__Collected data__:
*** Begin section ***

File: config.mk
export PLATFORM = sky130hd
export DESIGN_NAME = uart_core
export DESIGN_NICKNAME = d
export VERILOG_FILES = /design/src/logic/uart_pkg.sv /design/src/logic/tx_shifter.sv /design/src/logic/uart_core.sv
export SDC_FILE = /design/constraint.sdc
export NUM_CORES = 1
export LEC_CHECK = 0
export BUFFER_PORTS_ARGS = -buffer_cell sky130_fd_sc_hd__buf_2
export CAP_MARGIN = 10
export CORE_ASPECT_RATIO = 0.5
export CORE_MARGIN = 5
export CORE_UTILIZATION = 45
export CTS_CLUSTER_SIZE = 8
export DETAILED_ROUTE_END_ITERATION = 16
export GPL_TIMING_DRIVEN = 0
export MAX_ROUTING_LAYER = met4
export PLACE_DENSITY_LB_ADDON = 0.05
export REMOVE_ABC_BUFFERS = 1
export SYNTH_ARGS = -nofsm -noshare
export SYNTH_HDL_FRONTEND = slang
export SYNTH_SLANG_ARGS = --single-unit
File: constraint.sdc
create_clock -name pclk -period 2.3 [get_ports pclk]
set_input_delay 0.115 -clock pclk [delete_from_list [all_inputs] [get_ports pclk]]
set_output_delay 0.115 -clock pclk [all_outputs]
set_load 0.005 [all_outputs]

*** End section ***
*** Begin section ***

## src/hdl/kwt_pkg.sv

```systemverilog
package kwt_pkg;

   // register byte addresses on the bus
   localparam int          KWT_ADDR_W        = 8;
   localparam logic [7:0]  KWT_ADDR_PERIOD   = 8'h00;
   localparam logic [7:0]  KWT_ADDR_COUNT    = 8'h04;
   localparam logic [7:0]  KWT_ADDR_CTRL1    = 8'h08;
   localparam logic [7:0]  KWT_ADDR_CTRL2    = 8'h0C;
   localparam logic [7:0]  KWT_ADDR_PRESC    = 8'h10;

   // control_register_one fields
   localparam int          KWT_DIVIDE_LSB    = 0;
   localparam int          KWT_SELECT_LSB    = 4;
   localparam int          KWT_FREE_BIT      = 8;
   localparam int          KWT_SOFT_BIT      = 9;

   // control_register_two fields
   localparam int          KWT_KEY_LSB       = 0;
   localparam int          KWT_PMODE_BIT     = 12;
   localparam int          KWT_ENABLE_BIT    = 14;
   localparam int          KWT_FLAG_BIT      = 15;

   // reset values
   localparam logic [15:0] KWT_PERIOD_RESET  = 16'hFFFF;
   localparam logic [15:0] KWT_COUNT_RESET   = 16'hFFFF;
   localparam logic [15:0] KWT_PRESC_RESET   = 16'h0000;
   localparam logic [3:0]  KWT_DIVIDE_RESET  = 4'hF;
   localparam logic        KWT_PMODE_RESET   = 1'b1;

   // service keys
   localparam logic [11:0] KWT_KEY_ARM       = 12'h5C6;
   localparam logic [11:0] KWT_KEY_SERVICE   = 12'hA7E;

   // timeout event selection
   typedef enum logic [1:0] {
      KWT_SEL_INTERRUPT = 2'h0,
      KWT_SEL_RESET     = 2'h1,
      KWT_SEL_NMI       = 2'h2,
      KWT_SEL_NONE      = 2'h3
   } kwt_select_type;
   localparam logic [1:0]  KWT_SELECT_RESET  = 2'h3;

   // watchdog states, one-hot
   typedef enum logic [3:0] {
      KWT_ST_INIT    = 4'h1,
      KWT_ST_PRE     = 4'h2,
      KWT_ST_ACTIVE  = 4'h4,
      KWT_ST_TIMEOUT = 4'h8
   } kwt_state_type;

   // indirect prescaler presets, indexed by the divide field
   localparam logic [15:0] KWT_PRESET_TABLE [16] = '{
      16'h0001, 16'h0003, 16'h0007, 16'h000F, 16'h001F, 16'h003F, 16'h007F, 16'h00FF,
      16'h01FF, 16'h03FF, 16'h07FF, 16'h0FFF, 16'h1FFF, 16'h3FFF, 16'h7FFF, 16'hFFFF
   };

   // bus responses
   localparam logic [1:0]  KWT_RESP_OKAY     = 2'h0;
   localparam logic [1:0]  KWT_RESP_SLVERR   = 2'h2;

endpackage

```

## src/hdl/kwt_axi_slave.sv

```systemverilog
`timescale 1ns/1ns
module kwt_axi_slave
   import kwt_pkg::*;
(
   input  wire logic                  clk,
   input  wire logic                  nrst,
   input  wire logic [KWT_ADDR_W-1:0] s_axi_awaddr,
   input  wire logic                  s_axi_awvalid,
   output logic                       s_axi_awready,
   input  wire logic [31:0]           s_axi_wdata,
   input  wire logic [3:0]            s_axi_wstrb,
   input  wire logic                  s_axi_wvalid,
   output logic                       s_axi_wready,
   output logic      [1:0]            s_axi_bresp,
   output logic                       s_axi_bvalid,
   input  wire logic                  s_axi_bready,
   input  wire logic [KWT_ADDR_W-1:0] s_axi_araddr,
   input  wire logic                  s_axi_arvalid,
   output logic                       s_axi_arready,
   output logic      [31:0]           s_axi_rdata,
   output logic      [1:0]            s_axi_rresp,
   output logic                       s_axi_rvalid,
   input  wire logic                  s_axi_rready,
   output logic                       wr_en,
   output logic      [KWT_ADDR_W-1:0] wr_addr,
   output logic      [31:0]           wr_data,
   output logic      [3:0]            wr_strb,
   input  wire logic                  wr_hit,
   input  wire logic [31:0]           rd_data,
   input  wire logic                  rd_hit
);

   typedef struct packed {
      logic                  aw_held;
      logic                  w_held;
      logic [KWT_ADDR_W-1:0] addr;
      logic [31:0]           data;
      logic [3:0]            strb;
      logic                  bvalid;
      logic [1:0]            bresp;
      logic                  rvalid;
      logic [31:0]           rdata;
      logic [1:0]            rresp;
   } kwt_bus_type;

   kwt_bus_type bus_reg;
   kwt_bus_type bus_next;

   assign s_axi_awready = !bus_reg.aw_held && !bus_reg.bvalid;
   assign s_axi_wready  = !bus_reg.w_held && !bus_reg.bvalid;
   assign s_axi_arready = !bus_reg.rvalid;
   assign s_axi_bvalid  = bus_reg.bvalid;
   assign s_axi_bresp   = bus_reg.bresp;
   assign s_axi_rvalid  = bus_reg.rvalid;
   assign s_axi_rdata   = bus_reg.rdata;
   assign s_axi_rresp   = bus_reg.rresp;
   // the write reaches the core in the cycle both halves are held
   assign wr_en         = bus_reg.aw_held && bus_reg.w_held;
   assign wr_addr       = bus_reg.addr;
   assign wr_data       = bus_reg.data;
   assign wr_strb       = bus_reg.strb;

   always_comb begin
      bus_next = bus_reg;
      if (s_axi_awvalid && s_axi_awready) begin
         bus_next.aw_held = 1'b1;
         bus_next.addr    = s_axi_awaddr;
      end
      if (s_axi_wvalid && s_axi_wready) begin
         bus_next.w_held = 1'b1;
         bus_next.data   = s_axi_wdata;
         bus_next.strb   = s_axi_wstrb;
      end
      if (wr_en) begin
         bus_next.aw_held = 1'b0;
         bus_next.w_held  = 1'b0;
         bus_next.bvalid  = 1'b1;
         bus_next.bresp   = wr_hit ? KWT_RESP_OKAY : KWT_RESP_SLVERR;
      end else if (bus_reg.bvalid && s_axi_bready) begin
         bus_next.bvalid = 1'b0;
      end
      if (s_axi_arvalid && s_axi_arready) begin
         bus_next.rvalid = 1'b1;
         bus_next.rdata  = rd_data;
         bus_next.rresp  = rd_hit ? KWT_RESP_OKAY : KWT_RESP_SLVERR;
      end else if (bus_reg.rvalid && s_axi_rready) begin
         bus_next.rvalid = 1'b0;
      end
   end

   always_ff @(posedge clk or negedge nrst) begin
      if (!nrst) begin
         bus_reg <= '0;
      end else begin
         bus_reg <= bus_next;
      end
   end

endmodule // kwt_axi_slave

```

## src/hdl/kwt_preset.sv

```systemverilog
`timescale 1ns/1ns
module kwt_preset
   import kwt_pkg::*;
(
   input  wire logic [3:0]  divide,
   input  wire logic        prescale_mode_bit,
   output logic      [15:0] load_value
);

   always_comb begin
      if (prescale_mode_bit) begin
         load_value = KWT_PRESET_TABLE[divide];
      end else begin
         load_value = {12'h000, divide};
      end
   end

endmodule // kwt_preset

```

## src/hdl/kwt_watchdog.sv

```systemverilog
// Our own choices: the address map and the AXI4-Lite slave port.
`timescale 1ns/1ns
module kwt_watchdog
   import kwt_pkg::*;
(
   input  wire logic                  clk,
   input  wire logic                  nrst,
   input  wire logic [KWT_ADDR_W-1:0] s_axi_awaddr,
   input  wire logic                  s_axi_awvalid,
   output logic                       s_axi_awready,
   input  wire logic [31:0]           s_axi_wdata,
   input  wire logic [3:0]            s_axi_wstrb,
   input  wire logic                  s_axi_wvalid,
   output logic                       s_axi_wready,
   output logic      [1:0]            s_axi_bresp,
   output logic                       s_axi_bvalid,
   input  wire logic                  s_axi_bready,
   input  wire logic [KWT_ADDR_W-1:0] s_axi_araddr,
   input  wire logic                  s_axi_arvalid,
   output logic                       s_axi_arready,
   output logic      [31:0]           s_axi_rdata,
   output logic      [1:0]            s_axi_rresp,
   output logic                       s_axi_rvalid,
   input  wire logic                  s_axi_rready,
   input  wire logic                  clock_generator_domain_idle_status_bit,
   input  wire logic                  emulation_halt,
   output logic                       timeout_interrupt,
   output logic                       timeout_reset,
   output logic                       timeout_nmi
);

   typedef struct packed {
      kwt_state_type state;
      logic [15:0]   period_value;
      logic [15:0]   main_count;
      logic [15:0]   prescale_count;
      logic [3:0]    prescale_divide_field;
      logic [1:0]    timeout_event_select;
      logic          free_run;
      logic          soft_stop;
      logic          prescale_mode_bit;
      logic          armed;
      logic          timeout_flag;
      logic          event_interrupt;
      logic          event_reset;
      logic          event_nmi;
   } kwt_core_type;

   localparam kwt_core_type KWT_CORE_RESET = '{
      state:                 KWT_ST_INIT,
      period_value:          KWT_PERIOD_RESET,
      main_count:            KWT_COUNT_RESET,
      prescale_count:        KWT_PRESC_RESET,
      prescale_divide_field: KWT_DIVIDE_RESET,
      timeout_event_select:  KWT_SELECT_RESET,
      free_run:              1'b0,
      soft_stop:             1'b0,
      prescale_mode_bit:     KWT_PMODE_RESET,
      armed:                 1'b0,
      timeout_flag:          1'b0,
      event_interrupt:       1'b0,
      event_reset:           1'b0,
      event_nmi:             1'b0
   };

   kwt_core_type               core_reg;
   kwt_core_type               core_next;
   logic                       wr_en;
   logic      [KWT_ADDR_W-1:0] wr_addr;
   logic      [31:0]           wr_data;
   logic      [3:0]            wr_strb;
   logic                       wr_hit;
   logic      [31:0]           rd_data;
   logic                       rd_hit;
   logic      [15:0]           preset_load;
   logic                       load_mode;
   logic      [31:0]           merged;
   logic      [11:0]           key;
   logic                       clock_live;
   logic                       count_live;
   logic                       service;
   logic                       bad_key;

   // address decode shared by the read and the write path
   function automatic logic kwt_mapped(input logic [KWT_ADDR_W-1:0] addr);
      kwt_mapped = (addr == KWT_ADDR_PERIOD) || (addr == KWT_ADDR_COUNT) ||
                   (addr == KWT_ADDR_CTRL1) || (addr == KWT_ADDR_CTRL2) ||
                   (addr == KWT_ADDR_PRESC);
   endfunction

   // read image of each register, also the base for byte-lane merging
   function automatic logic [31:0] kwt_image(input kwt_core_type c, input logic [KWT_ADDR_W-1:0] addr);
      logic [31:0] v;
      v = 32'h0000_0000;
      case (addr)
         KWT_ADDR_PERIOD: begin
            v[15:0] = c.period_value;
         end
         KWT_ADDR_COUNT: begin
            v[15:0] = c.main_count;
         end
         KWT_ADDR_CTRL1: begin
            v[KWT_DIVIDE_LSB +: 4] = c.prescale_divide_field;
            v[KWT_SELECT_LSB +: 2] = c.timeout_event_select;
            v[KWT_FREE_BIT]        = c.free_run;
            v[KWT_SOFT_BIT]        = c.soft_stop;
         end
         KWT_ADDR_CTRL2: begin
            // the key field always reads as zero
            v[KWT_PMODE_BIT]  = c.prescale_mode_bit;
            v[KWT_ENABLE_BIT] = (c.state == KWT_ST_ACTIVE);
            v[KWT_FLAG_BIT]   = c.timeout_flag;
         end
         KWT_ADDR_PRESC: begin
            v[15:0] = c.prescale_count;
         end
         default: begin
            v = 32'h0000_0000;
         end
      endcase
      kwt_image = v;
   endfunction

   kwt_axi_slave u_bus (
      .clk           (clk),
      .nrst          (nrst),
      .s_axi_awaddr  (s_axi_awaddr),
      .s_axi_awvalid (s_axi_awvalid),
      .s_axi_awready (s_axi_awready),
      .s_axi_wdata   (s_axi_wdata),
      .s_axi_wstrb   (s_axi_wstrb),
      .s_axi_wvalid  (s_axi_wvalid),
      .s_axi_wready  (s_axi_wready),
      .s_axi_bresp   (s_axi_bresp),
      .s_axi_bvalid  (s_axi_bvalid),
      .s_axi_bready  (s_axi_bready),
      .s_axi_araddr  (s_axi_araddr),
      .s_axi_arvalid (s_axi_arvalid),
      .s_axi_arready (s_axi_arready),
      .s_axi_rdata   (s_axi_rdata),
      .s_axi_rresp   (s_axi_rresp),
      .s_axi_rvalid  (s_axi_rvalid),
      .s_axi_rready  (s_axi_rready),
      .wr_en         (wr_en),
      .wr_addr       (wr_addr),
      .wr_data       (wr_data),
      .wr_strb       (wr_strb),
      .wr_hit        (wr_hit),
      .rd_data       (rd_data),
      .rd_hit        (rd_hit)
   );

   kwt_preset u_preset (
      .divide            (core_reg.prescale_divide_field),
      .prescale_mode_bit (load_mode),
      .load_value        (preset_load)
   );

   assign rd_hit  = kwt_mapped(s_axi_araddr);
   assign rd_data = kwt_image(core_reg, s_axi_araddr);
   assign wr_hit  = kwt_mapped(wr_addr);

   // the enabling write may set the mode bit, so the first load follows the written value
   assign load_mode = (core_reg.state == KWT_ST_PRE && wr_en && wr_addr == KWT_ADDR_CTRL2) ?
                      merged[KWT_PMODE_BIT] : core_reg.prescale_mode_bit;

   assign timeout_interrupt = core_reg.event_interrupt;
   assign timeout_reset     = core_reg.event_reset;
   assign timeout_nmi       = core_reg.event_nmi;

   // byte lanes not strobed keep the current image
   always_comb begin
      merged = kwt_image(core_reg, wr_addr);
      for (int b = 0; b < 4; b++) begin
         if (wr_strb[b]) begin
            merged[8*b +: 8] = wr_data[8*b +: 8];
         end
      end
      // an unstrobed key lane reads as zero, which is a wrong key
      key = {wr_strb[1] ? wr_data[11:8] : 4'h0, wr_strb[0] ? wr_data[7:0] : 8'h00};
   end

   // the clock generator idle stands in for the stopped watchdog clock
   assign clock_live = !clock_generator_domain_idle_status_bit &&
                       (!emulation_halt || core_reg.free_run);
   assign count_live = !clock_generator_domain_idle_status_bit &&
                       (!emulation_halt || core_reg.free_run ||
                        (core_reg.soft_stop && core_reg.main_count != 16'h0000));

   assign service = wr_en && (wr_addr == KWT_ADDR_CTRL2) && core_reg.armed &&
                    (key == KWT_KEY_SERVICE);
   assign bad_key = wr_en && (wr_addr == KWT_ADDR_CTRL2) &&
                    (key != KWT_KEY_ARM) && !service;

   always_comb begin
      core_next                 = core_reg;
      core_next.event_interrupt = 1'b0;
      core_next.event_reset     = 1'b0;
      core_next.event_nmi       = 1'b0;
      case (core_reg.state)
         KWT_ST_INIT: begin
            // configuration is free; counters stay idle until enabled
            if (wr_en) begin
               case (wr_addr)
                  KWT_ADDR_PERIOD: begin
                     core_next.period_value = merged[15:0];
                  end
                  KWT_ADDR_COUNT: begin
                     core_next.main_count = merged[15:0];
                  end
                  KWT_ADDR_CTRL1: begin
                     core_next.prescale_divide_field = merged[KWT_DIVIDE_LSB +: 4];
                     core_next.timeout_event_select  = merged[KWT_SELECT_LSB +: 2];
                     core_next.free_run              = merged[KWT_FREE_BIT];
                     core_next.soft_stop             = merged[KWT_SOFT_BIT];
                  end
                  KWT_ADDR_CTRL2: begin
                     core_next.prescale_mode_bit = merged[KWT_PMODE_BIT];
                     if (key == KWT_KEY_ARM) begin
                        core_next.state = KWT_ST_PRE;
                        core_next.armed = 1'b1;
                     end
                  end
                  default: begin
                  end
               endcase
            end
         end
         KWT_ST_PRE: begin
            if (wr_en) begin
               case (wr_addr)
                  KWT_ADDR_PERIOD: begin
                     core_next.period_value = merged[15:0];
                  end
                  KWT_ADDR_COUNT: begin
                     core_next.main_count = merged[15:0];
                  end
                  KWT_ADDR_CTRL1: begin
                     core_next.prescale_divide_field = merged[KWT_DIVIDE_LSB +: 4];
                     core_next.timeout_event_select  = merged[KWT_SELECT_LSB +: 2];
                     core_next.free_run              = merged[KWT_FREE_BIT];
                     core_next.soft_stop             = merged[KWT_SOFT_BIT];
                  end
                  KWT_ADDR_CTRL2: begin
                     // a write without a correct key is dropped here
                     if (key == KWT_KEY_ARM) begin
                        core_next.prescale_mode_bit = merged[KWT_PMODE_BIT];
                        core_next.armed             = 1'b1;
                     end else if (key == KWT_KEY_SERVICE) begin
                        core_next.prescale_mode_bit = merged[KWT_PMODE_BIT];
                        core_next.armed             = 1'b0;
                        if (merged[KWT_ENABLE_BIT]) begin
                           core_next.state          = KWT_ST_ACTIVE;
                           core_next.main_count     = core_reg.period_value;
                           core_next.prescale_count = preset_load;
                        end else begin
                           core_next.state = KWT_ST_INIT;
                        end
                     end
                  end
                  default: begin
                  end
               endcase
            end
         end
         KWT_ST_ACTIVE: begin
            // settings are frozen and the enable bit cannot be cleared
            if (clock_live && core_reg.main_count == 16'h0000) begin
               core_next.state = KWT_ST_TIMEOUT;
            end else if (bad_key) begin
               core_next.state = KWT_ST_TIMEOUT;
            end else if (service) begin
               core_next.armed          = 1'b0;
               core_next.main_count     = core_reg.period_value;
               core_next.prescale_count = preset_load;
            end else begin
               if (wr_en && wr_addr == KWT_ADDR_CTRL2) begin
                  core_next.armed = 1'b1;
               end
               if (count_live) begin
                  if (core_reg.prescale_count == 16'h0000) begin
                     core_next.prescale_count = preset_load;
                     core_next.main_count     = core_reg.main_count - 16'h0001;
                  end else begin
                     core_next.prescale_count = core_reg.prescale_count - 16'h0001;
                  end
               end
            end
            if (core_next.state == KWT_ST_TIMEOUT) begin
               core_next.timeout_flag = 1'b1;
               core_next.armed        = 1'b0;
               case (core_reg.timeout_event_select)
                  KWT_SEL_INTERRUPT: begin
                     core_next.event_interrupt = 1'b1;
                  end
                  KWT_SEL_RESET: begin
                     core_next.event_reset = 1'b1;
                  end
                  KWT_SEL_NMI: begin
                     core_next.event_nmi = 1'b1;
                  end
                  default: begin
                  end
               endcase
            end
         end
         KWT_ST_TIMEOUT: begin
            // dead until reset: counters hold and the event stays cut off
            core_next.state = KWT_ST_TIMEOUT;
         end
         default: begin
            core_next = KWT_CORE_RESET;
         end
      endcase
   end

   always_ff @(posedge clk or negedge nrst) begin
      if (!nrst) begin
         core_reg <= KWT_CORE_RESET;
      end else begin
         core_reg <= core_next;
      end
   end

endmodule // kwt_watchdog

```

*** End section ***

__Exercise__:
The answer must consist of every line above that contains the word "until".

__Response to the exercise__:
            // configuration is free; counters stay idle until enabled
            // dead until reset: counters hold and the event stays cut off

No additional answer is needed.